Records from a dataset:
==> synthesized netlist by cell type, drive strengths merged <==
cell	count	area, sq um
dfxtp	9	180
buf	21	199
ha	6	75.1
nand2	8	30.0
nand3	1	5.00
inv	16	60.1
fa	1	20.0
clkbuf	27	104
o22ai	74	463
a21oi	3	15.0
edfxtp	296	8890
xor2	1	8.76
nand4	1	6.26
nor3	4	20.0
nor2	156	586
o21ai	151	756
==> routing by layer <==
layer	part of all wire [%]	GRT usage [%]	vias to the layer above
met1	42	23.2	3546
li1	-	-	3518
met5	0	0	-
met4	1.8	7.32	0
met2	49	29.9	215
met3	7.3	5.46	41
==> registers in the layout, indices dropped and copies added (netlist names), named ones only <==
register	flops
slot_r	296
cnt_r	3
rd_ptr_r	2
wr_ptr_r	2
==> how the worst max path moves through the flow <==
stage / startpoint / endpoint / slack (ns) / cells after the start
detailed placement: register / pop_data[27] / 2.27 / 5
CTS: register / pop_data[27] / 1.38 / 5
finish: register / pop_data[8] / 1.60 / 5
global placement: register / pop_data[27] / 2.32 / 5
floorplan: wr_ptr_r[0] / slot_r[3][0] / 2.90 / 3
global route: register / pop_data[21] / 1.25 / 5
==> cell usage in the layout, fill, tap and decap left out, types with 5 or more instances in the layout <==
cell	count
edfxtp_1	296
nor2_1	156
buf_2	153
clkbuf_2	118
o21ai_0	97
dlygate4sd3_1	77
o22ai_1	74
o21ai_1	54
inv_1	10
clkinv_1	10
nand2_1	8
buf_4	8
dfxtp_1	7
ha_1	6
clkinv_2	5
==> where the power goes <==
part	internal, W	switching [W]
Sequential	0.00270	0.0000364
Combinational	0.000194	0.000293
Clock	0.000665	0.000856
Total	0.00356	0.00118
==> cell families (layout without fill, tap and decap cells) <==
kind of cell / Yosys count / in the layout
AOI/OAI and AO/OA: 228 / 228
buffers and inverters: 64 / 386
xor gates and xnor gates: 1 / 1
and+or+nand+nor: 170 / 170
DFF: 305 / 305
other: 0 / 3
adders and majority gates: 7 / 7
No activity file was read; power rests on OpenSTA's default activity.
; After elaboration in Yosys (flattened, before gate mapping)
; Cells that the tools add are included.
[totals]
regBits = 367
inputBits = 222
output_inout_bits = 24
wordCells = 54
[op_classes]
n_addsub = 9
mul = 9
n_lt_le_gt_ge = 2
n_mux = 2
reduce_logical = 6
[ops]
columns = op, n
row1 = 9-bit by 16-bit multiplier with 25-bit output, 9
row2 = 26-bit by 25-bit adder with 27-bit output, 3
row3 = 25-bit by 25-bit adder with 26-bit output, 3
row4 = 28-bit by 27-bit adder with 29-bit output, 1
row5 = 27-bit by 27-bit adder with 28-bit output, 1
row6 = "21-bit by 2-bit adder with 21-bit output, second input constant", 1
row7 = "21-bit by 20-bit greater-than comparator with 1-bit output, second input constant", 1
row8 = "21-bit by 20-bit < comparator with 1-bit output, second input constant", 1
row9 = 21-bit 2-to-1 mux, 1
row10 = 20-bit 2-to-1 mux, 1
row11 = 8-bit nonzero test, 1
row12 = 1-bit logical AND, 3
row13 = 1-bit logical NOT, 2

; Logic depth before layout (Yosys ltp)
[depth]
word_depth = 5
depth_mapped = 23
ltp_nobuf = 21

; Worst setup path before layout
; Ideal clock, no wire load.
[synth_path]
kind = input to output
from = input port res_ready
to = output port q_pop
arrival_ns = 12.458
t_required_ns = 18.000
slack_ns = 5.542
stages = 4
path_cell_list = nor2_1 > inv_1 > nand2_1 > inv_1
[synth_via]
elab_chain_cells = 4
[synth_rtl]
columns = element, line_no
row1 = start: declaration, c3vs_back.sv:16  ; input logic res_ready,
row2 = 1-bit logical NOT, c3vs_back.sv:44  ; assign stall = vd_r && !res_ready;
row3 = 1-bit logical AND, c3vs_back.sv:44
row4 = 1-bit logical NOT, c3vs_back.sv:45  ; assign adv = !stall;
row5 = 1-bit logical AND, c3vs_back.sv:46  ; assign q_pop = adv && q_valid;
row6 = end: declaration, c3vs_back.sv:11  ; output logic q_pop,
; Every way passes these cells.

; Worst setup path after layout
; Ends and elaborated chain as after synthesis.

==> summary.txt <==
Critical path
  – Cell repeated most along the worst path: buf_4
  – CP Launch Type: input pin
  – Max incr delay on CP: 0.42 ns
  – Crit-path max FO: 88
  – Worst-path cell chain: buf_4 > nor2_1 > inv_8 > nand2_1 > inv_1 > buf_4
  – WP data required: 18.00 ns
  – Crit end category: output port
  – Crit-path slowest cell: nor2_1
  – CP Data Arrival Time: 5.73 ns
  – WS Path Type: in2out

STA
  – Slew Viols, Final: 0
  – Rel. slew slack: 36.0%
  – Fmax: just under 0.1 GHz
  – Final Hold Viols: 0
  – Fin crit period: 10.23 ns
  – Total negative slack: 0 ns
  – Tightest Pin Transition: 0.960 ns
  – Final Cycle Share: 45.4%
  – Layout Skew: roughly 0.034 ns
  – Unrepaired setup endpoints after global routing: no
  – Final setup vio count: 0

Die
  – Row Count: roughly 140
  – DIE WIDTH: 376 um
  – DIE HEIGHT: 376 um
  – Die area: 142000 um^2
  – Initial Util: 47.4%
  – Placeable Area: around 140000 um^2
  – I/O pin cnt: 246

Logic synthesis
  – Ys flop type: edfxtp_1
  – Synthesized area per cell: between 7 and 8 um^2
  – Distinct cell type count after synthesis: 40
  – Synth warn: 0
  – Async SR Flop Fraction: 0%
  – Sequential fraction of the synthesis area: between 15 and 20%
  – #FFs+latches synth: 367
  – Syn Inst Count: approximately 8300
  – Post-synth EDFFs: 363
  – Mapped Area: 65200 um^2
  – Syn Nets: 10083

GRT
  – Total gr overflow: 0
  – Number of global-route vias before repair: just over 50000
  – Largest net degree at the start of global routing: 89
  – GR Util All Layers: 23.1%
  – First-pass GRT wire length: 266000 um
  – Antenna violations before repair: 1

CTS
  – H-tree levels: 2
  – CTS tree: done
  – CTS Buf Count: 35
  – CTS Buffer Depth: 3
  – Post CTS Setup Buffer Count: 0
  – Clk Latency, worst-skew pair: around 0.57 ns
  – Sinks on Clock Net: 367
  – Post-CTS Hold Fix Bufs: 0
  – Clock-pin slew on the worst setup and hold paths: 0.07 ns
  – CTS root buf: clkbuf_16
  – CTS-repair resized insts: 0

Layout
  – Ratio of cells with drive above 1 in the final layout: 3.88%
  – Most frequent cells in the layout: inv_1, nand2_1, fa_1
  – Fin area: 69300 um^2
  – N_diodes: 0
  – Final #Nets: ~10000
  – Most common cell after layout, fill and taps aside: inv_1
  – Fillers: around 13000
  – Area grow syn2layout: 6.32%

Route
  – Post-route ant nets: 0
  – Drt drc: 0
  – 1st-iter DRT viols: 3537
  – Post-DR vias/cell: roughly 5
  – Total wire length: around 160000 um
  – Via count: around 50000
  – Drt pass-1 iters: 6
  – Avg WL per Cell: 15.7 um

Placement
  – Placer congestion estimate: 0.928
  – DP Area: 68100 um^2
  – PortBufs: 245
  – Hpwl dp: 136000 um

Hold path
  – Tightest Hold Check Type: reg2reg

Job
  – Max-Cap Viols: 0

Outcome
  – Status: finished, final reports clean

### REQUIREMENT:
Beginning at the line with "Transition: 0.960 ns" and stopping after the line with "All Layers: 23.1%", please write out every line of the data above exactly and nothing else.

### RESPONSE TO THIS TASK:
  – Tightest Pin Transition: 0.960 ns
  – Final Cycle Share: 45.4%
  – Layout Skew: roughly 0.034 ns
  – Unrepaired setup endpoints after global routing: no
  – Final setup vio count: 0

Die
  – Row Count: roughly 140
  – DIE WIDTH: 376 um
  – DIE HEIGHT: 376 um
  – Die area: 142000 um^2
  – Initial Util: 47.4%
  – Placeable Area: around 140000 um^2
  – I/O pin cnt: 246

Logic synthesis
  – Ys flop type: edfxtp_1
  – Synthesized area per cell: between 7 and 8 um^2
  – Distinct cell type count after synthesis: 40
  – Synth warn: 0
  – Async SR Flop Fraction: 0%
  – Sequential fraction of the synthesis area: between 15 and 20%
  – #FFs+latches synth: 367
  – Syn Inst Count: approximately 8300
  – Post-synth EDFFs: 363
  – Mapped Area: 65200 um^2
  – Syn Nets: 10083

GRT
  – Total gr overflow: 0
  – Number of global-route vias before repair: just over 50000
  – Largest net degree at the start of global routing: 89
  – GR Util All Layers: 23.1%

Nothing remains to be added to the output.